Digital Fortress (1998) and Angels & Demons (2000) — the first Robert Langdon novel — attracted modest attention. Deception Point (2001) was a political thriller. Then The Da Vinci Code (2003) happened.

The Da Vinci Code — a thriller in which Robert Langdon discovers that the Holy Grail is not a cup but a bloodline, that Jesus Christ married Mary Magdalene, and that the Catholic Church has suppressed this secret for two millennia — became one of the most commercially successful novels ever published. It spent over two years on the New York Times bestseller list, sold more than eighty million copies, was translated into over fifty languages, and was adapted into a Ron Howard film starring Tom Hanks.

The novel also provoked a backlash. The Vatican called it “a sack full of lies.” Historians criticised its treatment of the Priory of Sion, the Opus Dei, and early Christian history. Lawsuits were filed (and lost) by authors who claimed Brown had plagiarised their research. None of this dented sales.

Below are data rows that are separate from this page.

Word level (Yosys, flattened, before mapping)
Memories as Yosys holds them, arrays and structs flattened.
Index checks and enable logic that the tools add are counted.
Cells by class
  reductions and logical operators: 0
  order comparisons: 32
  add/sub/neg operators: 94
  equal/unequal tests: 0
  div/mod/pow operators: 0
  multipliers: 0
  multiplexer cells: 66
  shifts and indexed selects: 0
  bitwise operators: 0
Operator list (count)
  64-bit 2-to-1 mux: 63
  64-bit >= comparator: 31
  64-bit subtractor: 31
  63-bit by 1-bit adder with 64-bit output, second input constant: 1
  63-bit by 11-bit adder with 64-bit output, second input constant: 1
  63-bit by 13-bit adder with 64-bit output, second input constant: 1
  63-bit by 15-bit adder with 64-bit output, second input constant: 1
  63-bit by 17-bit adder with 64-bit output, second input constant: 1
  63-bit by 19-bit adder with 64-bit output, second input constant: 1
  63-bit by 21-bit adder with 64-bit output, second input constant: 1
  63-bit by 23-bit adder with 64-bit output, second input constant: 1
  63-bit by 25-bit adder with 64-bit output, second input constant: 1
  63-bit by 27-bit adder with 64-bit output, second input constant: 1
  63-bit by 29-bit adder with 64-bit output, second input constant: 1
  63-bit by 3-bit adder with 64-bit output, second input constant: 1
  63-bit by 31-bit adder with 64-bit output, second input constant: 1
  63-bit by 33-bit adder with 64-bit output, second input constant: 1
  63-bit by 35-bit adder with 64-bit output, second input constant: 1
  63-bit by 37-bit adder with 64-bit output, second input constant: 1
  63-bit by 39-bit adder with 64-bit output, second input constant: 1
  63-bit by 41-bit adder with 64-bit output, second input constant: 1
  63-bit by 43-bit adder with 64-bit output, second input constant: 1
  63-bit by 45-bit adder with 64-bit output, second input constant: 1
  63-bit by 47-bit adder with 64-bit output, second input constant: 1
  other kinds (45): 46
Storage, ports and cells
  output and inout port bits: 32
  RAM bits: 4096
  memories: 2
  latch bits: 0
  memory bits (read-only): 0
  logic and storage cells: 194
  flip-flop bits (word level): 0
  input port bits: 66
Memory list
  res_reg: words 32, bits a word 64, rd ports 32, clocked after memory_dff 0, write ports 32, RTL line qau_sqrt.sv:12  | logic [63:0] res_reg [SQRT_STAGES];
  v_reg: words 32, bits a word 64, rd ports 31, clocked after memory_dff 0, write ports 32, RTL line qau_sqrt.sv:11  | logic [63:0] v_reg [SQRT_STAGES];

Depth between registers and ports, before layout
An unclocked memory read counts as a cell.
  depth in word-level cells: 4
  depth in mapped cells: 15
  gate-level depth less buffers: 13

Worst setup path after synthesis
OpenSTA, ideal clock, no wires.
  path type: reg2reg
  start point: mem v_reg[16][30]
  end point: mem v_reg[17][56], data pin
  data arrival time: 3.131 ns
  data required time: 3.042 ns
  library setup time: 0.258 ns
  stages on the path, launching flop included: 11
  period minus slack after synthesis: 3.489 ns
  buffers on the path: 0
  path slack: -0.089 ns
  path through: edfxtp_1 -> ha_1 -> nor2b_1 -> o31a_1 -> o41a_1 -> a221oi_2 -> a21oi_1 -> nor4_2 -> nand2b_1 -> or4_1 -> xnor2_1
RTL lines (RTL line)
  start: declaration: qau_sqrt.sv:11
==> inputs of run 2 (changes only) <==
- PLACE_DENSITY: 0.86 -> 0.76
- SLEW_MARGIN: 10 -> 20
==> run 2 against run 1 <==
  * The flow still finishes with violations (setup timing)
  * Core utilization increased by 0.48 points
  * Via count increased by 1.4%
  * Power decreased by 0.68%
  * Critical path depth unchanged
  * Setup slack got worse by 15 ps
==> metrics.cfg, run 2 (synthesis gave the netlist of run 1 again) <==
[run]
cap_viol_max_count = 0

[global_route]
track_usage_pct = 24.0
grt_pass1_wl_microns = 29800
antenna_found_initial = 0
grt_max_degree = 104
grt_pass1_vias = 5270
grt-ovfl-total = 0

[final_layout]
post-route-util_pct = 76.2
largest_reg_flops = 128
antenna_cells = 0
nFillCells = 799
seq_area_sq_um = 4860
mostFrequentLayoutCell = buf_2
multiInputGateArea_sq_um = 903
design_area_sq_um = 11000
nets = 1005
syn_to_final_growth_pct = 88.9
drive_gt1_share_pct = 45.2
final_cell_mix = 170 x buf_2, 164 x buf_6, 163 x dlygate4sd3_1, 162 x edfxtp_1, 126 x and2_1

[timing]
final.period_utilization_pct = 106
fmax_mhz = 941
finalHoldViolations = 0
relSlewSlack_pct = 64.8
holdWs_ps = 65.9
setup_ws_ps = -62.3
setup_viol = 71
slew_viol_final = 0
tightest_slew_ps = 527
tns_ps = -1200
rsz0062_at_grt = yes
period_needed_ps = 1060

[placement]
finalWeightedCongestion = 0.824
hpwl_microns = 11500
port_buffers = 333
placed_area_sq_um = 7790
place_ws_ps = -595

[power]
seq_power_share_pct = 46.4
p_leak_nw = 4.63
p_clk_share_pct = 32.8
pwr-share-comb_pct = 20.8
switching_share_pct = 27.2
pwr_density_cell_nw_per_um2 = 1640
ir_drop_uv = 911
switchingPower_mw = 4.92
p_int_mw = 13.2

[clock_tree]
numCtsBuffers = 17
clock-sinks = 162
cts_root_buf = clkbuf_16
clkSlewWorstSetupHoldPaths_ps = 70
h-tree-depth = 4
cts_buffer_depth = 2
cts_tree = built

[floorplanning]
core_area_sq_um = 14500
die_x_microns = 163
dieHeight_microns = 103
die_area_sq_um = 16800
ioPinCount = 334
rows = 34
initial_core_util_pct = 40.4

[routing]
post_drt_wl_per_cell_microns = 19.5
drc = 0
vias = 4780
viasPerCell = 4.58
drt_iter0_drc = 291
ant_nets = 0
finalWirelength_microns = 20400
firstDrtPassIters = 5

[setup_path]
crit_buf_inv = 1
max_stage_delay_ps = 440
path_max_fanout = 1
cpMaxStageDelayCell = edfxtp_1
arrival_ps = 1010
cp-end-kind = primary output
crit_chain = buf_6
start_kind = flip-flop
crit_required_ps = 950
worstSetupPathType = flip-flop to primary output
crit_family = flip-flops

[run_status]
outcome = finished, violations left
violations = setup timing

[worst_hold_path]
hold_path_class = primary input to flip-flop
$ cat src/rtl/core/igpf_pkg.sv
`default_nettype none

package igpf_pkg;

  // item kinds carried on the input tuser
  typedef enum logic [1:0] {
    OP_BYTE = 2'd0,
    OP_TICK = 2'd1,
    OP_POP  = 2'd2,
    OP_READ = 2'd3
  } op_e;

  // function codes that mark a register read request
  localparam logic [7:0] FC_READ_HOLDING = 8'h03;
  localparam logic [7:0] FC_READ_INPUT   = 8'h04;

  // idle gap register after reset
  localparam logic [6:0] IDLE_TICKS_RESET = 7'd16;

  // slot ring geometry, fixed by the item field widths
  localparam int SLOT_COUNT   = 4;
  localparam int PACKET_BYTES = 256;
  localparam int STORE_AW     = $clog2(SLOT_COUNT * PACKET_BYTES);

  // result queue between front and back
  localparam int QDEPTH = 4;
  localparam int QAW    = $clog2(QDEPTH);
  localparam int QCW    = $clog2(QDEPTH + 1);

  // descriptor handed from front to back, one per accepted item
  typedef struct packed {
    logic       valid;
    op_e        op;
    logic       frame_closed;
    logic       packet_ready;
    logic [1:0] slot;
    logic [8:0] packet_length;
    logic       read_ok;
  } desc_t;

  // result item, last field in the lowest bits
  typedef struct packed {
    logic [1:0] pad;
    logic [7:0] read_data;
    logic       is_register_read;
    logic [8:0] packet_length;
    logic [1:0] slot;
    logic       packet_ready;
    logic       frame_closed;
  } result_t;

endpackage

`default_nettype wire

$ cat src/rtl/core/igpf_back.sv
`default_nettype none

module igpf_back
  import igpf_pkg::*;
(
  input  wire logic        clk_i,
  input  wire logic        rst_ni,
  input  wire desc_t       desc_i,
  input  wire logic [7:0]  rdata_i,
  output logic             credit_o,
  output logic             m_axis_tvalid,
  input  wire logic        m_axis_tready,
  output logic [23:0]      m_axis_tdata
);

  result_t        res;
  result_t        queue_q [QDEPTH];
  logic [QAW-1:0] wr_ptr_q, rd_ptr_q;
  logic [QCW-1:0] count_q;
  logic           push, pop;

  // finish the result with the memory read data
  always_comb begin
    res                  = '0;
    res.frame_closed     = desc_i.frame_closed;
    res.packet_ready     = desc_i.packet_ready;
    res.slot             = desc_i.slot;
    res.packet_length    = desc_i.packet_length;
    res.is_register_read = desc_i.packet_ready &&
                           ((rdata_i == FC_READ_HOLDING) || (rdata_i == FC_READ_INPUT));
    res.read_data        = (desc_i.op == OP_READ && desc_i.read_ok) ? rdata_i : 8'h00;
  end

  assign push = desc_i.valid;
  assign pop  = m_axis_tvalid && m_axis_tready;

  // room for one more item counting the one in flight
  assign credit_o = (count_q + QCW'(desc_i.valid)) < QCW'(QDEPTH);

  // result queue storage
  always_ff @(posedge clk_i) begin
    if (push) begin
      queue_q[wr_ptr_q] <= res;
    end
  end

  // queue pointers and fill level
  always_ff @(posedge clk_i or negedge rst_ni) begin
    if (!rst_ni) begin
      wr_ptr_q <= '0;
      rd_ptr_q <= '0;
      count_q  <= '0;
    end else begin
      if (push) begin
        wr_ptr_q <= wr_ptr_q + QAW'(1);
      end
      if (pop) begin
        rd_ptr_q <= rd_ptr_q + QAW'(1);
      end
      count_q <= count_q + QCW'(push) - QCW'(pop);
    end
  end

  assign m_axis_tvalid = (count_q != '0);
  assign m_axis_tdata  = 24'(queue_q[rd_ptr_q]);

endmodule

`default_nettype wire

The Lost Symbol (2009) was set in Washington, D.C., and involved Freemasonry. Inferno (2013) was set in Florence and Istanbul and drew on Dante. Origin (2017) dealt with artificial intelligence and the origin of life.

Major Works and Themes

Brown’s novels are puzzle-boxes: the plots are driven by the decoding of symbols, artworks, and architectural riddles, and the chapters are extremely short (typically two to four pages), ending on cliffhangers designed to make the reader turn the page compulsively. His technique is formulaic — a discovery, a chase, a revelation, a betrayal, a twist — but executed with considerable skill.

His central theme is the tension between science and religion, between institutional authority and hidden knowledge.

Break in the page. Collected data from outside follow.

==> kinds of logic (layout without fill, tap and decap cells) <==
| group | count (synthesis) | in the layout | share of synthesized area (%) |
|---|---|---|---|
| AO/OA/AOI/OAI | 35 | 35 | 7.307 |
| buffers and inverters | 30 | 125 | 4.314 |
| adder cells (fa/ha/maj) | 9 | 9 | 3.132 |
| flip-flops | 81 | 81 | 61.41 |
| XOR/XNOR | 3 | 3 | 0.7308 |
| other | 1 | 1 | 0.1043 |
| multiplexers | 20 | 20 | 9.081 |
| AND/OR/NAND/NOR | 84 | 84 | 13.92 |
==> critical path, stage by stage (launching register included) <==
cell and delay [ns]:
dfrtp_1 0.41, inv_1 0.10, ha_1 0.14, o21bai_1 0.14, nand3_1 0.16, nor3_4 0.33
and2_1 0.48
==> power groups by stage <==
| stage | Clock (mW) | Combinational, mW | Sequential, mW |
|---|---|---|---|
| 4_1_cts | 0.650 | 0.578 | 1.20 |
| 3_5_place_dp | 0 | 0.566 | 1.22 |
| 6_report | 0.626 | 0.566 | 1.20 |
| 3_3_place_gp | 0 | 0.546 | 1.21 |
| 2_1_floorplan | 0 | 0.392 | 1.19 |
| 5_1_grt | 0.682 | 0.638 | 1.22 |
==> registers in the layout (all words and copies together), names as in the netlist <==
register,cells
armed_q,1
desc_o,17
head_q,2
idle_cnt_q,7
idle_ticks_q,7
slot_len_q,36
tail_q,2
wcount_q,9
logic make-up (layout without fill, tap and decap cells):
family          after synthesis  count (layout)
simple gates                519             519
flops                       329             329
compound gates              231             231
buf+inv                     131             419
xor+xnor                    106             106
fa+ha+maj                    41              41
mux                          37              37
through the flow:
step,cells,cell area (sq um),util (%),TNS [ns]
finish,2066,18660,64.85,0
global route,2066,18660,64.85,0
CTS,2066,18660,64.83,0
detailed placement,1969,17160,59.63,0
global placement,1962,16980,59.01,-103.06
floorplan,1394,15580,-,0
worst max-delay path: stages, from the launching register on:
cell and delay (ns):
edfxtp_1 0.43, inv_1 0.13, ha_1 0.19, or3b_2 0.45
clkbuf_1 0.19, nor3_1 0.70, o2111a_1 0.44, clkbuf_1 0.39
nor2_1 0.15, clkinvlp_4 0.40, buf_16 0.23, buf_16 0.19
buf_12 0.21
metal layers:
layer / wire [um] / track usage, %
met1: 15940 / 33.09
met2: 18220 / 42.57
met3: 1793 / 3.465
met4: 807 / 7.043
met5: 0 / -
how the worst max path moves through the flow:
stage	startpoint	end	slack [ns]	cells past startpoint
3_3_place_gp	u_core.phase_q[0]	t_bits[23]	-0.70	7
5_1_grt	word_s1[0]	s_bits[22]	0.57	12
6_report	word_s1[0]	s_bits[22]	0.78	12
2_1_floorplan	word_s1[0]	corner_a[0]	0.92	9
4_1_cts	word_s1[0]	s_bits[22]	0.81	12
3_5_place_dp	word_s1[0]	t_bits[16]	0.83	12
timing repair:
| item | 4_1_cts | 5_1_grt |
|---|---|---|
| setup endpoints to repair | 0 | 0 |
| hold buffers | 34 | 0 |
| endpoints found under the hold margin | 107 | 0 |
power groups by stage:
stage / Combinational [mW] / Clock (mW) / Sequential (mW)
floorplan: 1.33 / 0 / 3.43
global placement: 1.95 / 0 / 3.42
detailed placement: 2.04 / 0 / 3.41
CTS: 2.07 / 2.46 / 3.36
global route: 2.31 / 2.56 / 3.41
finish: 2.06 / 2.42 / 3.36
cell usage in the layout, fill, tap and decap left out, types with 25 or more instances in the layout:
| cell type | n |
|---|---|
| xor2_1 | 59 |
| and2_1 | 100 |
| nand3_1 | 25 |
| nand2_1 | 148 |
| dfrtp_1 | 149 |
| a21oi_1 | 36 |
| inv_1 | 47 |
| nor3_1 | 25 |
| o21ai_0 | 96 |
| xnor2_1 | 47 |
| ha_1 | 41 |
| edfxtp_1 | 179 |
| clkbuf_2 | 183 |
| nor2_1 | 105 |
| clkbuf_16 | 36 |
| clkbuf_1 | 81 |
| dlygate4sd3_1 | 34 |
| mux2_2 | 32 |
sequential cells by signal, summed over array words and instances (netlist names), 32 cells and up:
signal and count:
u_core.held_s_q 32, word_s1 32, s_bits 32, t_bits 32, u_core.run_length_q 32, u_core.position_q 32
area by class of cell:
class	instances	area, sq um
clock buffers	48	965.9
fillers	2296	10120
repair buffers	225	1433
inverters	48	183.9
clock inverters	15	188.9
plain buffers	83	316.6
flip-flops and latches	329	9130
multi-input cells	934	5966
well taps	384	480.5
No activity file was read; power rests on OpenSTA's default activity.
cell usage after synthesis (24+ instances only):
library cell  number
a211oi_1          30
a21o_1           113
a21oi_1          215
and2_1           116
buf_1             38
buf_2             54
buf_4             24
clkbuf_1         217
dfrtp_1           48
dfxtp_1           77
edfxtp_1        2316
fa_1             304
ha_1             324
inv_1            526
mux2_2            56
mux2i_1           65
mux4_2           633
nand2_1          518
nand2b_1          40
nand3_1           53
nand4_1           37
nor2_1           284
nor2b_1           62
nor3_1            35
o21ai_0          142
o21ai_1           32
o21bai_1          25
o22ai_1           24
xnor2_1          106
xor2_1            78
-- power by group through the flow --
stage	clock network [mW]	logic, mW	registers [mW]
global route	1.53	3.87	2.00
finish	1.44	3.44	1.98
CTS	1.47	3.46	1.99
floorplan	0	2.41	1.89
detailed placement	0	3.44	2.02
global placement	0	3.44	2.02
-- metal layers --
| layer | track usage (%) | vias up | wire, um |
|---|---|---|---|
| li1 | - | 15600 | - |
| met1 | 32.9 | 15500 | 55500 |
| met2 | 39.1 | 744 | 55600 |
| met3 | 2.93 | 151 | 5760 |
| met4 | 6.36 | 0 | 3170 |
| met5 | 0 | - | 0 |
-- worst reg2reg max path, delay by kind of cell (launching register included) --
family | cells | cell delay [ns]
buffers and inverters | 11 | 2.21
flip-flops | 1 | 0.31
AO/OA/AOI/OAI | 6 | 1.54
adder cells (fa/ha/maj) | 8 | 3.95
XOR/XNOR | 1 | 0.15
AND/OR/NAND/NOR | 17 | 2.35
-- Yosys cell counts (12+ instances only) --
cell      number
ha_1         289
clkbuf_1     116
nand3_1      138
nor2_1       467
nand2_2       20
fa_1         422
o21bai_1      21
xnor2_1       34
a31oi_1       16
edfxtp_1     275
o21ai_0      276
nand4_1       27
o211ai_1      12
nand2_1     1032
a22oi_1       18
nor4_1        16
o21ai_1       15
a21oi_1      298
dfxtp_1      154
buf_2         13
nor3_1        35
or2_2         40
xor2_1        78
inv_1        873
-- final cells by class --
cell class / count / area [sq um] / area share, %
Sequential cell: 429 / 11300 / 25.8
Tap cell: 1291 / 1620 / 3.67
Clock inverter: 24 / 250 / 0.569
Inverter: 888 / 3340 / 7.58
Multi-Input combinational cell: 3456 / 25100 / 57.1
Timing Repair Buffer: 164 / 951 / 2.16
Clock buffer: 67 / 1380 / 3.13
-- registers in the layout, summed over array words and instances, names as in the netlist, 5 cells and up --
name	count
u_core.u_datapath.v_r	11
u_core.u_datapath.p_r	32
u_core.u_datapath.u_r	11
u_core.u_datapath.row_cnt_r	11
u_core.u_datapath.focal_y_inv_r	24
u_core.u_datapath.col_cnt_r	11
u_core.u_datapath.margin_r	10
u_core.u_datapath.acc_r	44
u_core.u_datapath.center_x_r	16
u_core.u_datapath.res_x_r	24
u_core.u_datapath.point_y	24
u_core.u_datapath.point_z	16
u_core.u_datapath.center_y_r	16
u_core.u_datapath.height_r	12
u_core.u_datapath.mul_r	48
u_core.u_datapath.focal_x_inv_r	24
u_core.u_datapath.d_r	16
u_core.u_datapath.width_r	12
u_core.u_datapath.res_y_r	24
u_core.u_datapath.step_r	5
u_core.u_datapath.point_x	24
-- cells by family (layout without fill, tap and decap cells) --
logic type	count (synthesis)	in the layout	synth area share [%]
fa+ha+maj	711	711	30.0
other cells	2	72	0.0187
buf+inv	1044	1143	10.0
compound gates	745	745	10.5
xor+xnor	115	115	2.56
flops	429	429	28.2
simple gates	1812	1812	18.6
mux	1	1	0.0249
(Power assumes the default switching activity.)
==> src/rtl/sorted_timer_queue_defines.svh <==
// assertion macros shared by the timer queue rtl
`ifndef SORTED_TIMER_QUEUE_DEFINES_SVH
`define SORTED_TIMER_QUEUE_DEFINES_SVH

// same-cycle implication
`define STQ_ASSERT_IMP(label, clk, rst, ante, cons) \
   label: assert property (@(posedge clk) disable iff (rst) (ante) |-> (cons)) \
      else $error("timer queue check failed");

// next-cycle implication
`define STQ_ASSERT_NXT(label, clk, rst, ante, cons) \
   label: assert property (@(posedge clk) disable iff (rst) (ante) |=> (cons)) \
      else $error("timer queue check failed");

`endif

==> src/rtl/stq_pkg.sv <==
package stq_pkg;

   localparam int unsigned CAPACITY_DEFAULT = 16;
   localparam int unsigned MAX_RESULTS      = 16;
   localparam int unsigned POP_CNT_W        = $clog2(MAX_RESULTS);
   localparam int unsigned CMD_W            = 2;
   localparam int unsigned TAG_W            = 16;
   localparam int unsigned TIME_W           = 32;
   localparam int unsigned STATUS_W         = 3;

   typedef enum logic [CMD_W-1:0] {
      CMD_INSERT = 2'd0,
      CMD_ADJUST = 2'd1,
      CMD_DELETE = 2'd2,
      CMD_TICK   = 2'd3
   } command_type;

   typedef enum logic [STATUS_W-1:0] {
      ST_OK      = 3'd0,
      ST_FULL    = 3'd1,
      ST_DUP     = 3'd2,
      ST_MISSING = 3'd3,
      ST_NONE    = 3'd4
   } status_type;

   // what every cell of the chain does in a cycle
   typedef enum logic [1:0] {
      OP_HOLD   = 2'd0,
      OP_REMOVE = 2'd1,
      OP_PLACE  = 2'd2
   } cell_op_type;

   typedef struct packed {
      logic              valid;
      logic [TAG_W-1:0]  tag;
      logic [TIME_W-1:0] expiry;
   } entry_type;

   // broadcast from the sequencer to all cells
   typedef struct packed {
      cell_op_type       op;
      logic [TAG_W-1:0]  tag;
      logic [TIME_W-1:0] expiry;
   } cell_ctl_type;

endpackage

==> src/rtl/stq_req_if.sv <==
interface stq_req_if;
   logic                             valid;
   logic                             ready;
   logic [stq_pkg::CMD_W-1:0]        command;
   logic [stq_pkg::TAG_W-1:0]        timer_tag;
   logic [stq_pkg::TIME_W-1:0]       expire_time;
   logic [stq_pkg::TIME_W-1:0]       current_time;

   modport source (output valid, command, timer_tag, expire_time, current_time,
                   input ready);
   modport sink   (input valid, command, timer_tag, expire_time, current_time,
                   output ready);
endinterface

==> src/rtl/stq_rsp_if.sv <==
interface stq_rsp_if;
   logic                             valid;
   logic                             ready;
   logic [stq_pkg::STATUS_W-1:0]     status;
   logic [stq_pkg::TAG_W-1:0]        expired_tag;
   logic                             expired_valid;
   logic                             last;

   modport source (output valid, status, expired_tag, expired_valid, last,
                   input ready);
   modport sink   (input valid, status, expired_tag, expired_valid, last,
                   output ready);
endinterface

==> src/rtl/stq_cell.sv <==
module stq_cell (
   input  logic                  clock,
   input  logic                  reset,
   input  stq_pkg::cell_ctl_type ctl,
   input  stq_pkg::entry_type    left_entry,
   input  logic                  left_ins,
   input  stq_pkg::entry_type    right_entry,
   input  logic                  seen_in,
   output stq_pkg::entry_type    entry,
   output logic                  ins_out,
   output logic                  seen_out,
   output logic                  match
);

   stq_pkg::entry_type entry_ff;
   stq_pkg::entry_type entry_in;
   stq_pkg::entry_type fresh;

   // tag lookup and removal point travel left to right
   assign match    = entry_ff.valid && (entry_ff.tag == ctl.tag);
   assign seen_out = seen_in || match;

   // new timer belongs here or earlier: empty slot or strictly later expiry
   assign ins_out = !entry_ff.valid || (entry_ff.expiry > ctl.expiry);

   assign fresh = '{valid: 1'b1, tag: ctl.tag, expiry: ctl.expiry};

   // shift left on removal, shift right or take the new timer on placement
   always_comb begin
      entry_in = entry_ff;
      case (ctl.op)
         stq_pkg::OP_REMOVE: begin
            if (seen_out) begin
               entry_in = right_entry;
            end
         end
         stq_pkg::OP_PLACE: begin
            if (ins_out) begin
               entry_in = left_ins ? left_entry : fresh;
            end
         end
         default: begin
            entry_in = entry_ff;
         end
      endcase
   end

   always_ff @(posedge clock) begin
      if (reset) begin
         entry_ff.valid <= 1'b0;
      end else begin
         entry_ff <= entry_in;
      end
   end

   assign entry = entry_ff;

endmodule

Critical Reception and Legacy

Brown is one of the bestselling authors in history but is not taken seriously by literary critics. His prose is functional at best, and his characterisation is thin. His importance is cultural rather than literary: The Da Vinci Code generated more public discussion of early Christian history, art symbolism, and religious conspiracy than any academic work ever has.

Key Works

  • Digital Fortress (1998)
  • Angels & Demons (2000)
  • Deception Point (2001)
  • The Da Vinci Code (2003)
  • The Lost Symbol (2009)
  • Inferno (2013)
  • Origin (2017)

Collecting Brown

Dan Brown first editions are collected primarily for their cultural significance rather than literary prestige.

Digital Fortress (1998, St. Martin’s Press, New York) — his debut — had a very small first printing. Fine first editions bring $200–$800.

Angels & Demons (2000, Pocket Books) — the first Langdon novel — had a modest first printing before The Da Vinci Code made it a retrospective bestseller. First editions bring $100–$400.

The Da Vinci Code (2003, Doubleday) had an initial first printing of approximately 10,000 copies. First-edition, first-printing copies in fine condition with jacket bring $100–$300. Signed copies bring more; the “Special Illustrated Edition” (2004) is separately collected.

Later titles had enormous first printings and are not scarce.